REQUIRED ACTION ->
Pull every line containing "power" from the listing.

RECORDS FOR THIS EXERCISE ->
--------------------------------------------------

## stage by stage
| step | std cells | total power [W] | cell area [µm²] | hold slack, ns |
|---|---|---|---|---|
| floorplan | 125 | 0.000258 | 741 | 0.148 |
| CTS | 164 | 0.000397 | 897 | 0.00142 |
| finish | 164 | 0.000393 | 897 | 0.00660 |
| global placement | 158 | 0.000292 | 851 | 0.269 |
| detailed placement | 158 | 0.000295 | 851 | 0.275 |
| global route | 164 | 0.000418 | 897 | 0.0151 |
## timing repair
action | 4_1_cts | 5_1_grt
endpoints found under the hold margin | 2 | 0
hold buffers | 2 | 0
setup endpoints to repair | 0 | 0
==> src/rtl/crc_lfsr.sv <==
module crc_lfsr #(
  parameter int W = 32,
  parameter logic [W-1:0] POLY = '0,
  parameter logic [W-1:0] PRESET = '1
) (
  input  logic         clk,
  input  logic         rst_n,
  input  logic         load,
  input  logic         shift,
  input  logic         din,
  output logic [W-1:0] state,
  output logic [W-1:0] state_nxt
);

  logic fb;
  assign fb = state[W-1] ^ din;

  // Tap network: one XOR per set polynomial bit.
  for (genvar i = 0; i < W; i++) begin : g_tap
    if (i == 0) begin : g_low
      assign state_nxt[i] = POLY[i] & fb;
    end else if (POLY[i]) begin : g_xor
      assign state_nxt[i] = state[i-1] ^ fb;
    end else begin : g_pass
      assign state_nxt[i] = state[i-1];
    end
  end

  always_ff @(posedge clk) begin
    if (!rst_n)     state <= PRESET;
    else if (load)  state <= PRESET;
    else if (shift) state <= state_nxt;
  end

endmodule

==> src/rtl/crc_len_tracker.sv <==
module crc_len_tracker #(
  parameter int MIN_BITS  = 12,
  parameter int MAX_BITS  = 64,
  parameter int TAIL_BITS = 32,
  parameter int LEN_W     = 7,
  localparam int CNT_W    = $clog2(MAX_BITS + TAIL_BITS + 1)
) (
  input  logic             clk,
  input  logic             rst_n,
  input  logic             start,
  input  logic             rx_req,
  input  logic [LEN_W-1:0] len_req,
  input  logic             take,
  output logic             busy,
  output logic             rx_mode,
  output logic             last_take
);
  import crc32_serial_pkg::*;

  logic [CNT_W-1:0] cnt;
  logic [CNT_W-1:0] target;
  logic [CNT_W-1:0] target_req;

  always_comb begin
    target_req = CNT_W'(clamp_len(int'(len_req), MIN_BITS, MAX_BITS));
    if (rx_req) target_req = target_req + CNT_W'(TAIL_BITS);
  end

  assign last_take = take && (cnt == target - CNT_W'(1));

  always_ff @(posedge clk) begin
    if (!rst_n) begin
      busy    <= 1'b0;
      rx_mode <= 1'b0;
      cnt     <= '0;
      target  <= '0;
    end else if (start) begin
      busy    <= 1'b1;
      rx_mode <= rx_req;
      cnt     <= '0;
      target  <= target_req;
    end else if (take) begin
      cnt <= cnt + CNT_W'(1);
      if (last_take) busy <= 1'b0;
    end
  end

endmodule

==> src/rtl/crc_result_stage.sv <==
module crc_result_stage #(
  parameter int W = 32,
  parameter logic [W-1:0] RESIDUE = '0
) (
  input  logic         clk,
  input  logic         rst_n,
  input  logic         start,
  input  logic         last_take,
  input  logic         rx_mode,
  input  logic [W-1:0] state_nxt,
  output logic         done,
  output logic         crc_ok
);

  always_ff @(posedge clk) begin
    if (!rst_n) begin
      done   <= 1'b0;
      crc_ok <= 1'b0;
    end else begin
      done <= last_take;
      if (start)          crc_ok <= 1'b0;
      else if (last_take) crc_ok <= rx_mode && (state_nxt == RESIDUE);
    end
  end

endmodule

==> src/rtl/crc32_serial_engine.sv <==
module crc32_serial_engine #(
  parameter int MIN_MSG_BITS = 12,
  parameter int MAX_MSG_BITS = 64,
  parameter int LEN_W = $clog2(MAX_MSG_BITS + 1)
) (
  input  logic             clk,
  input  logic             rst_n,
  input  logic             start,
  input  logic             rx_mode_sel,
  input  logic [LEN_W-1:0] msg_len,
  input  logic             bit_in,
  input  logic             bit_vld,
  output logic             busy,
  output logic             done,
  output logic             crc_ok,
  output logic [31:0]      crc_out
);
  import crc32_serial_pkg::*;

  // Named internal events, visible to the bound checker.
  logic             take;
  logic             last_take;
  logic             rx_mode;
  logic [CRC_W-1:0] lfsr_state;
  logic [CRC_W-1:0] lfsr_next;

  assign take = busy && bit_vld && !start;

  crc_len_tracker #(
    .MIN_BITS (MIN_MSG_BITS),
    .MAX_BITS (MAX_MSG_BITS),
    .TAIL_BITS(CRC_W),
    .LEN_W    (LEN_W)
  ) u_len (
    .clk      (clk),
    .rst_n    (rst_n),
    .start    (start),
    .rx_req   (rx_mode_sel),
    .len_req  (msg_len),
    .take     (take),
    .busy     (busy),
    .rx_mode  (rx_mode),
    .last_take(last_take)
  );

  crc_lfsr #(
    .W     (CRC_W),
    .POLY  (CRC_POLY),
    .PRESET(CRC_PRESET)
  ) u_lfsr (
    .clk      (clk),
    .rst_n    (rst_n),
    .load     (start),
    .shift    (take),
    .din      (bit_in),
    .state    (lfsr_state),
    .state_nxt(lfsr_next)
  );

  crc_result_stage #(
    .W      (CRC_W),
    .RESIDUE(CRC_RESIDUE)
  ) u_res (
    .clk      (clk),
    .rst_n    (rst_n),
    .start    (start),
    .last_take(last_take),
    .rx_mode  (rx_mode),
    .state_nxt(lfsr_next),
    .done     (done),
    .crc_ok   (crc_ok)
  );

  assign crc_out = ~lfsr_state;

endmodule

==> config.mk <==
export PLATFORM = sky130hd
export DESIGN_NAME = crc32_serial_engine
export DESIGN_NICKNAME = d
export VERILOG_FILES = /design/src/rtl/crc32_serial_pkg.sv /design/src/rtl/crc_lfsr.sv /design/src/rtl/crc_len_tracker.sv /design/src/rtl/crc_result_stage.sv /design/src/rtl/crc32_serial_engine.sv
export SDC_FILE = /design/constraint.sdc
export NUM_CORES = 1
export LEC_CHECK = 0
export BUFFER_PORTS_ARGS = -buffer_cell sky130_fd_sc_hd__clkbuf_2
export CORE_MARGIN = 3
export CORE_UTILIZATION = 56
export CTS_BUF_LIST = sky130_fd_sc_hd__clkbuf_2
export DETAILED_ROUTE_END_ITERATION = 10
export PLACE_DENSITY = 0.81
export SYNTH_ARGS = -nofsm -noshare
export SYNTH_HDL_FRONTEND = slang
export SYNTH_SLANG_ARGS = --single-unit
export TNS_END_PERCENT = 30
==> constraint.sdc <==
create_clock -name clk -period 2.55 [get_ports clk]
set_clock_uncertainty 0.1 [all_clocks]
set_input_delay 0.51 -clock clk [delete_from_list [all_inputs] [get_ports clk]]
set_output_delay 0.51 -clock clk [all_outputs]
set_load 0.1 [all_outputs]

--------------------------------------------------

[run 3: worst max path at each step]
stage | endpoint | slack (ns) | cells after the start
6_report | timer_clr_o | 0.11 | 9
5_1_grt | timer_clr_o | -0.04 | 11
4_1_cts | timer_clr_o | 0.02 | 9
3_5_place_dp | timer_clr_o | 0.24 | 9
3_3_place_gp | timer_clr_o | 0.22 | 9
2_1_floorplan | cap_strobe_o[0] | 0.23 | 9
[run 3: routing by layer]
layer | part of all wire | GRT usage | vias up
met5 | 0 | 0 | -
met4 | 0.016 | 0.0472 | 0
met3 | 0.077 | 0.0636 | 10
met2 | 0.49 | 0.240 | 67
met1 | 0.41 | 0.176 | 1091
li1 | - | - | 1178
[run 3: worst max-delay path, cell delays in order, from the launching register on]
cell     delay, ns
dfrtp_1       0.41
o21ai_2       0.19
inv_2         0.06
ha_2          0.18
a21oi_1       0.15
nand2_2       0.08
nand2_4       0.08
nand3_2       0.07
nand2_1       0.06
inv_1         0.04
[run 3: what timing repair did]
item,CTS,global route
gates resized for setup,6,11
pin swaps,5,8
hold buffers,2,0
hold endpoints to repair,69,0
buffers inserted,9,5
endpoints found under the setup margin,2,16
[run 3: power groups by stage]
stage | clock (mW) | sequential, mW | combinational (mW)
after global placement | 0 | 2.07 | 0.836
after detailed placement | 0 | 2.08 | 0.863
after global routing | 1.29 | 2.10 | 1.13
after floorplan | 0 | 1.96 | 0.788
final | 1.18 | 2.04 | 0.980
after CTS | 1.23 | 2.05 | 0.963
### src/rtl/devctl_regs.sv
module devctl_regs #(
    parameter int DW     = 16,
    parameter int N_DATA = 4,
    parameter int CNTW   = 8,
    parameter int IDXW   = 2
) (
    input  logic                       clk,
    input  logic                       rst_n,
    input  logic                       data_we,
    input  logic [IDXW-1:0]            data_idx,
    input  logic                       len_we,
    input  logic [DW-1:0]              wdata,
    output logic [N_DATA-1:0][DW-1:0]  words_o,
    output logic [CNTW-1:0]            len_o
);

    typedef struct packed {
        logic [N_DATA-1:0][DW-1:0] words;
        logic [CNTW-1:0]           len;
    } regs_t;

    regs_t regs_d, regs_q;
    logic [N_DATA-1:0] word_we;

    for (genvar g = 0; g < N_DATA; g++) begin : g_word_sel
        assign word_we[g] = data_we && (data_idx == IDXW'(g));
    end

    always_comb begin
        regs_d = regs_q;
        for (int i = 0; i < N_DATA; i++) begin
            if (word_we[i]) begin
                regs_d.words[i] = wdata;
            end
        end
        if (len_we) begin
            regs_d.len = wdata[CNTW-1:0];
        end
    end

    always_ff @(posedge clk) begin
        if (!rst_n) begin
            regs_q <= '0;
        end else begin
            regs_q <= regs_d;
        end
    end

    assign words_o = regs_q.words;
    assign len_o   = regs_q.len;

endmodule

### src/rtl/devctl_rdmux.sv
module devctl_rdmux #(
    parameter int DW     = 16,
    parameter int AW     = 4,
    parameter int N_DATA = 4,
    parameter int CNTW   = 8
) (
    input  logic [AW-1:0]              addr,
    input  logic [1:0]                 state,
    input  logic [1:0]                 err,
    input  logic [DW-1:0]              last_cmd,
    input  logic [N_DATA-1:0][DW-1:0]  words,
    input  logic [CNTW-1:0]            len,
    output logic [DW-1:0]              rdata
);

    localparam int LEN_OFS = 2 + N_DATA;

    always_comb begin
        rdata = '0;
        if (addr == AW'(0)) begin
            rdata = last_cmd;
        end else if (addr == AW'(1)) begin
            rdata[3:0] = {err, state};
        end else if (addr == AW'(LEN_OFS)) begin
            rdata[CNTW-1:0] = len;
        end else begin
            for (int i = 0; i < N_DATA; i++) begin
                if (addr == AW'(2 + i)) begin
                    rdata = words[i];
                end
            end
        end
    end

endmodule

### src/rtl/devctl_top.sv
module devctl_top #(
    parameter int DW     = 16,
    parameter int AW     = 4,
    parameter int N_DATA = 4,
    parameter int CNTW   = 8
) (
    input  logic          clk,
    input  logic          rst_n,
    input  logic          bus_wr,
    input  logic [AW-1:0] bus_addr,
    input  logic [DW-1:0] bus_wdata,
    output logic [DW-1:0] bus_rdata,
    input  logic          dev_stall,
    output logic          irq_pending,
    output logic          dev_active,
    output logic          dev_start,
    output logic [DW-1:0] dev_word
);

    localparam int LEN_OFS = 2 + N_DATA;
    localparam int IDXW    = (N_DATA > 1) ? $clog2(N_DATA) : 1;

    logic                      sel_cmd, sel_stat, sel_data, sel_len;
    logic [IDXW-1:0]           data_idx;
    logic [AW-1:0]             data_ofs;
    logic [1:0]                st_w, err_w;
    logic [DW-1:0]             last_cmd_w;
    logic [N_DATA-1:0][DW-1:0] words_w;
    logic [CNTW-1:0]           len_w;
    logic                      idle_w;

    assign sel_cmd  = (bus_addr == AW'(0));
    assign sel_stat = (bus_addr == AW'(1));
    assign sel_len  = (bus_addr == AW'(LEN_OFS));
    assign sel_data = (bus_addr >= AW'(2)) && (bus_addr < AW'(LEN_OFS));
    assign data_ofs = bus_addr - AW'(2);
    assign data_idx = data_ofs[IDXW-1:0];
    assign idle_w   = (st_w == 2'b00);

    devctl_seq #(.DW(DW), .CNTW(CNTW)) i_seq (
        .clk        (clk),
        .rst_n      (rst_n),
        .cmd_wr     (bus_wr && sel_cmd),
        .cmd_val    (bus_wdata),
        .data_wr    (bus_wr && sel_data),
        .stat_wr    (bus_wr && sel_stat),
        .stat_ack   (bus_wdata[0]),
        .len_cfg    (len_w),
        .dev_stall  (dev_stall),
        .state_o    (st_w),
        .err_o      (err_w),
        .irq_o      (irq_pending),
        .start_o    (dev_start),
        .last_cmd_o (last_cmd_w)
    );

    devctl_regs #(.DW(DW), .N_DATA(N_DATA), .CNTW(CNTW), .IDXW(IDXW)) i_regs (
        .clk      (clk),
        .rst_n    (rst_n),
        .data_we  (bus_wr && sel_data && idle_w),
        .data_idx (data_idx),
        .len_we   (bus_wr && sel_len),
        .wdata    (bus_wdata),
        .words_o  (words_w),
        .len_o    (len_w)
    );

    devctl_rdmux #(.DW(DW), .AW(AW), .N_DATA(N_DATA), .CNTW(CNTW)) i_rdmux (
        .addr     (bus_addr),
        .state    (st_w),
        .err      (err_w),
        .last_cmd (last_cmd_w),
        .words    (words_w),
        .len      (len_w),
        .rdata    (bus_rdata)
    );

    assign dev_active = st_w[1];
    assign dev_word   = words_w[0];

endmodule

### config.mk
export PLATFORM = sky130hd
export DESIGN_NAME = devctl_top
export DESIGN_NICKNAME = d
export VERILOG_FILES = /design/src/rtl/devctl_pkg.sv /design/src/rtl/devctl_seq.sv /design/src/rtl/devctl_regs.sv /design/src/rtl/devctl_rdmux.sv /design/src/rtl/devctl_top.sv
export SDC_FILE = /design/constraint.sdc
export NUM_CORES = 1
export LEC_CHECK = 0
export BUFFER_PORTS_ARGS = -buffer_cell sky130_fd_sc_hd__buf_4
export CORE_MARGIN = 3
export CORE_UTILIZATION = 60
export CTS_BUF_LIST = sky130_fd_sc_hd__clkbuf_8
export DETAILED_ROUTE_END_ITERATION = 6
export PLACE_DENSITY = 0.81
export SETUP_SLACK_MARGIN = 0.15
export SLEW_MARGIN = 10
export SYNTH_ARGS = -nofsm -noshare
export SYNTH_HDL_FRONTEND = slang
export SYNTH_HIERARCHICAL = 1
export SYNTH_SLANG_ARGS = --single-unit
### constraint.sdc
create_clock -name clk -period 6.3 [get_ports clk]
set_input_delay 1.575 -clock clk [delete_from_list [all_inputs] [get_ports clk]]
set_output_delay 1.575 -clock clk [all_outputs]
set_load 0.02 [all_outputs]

--------------------------------------------------

FINISHED EXERCISE ->
| step | std cells | total power [W] | cell area [µm²] | hold slack, ns |
[run 3: power groups by stage]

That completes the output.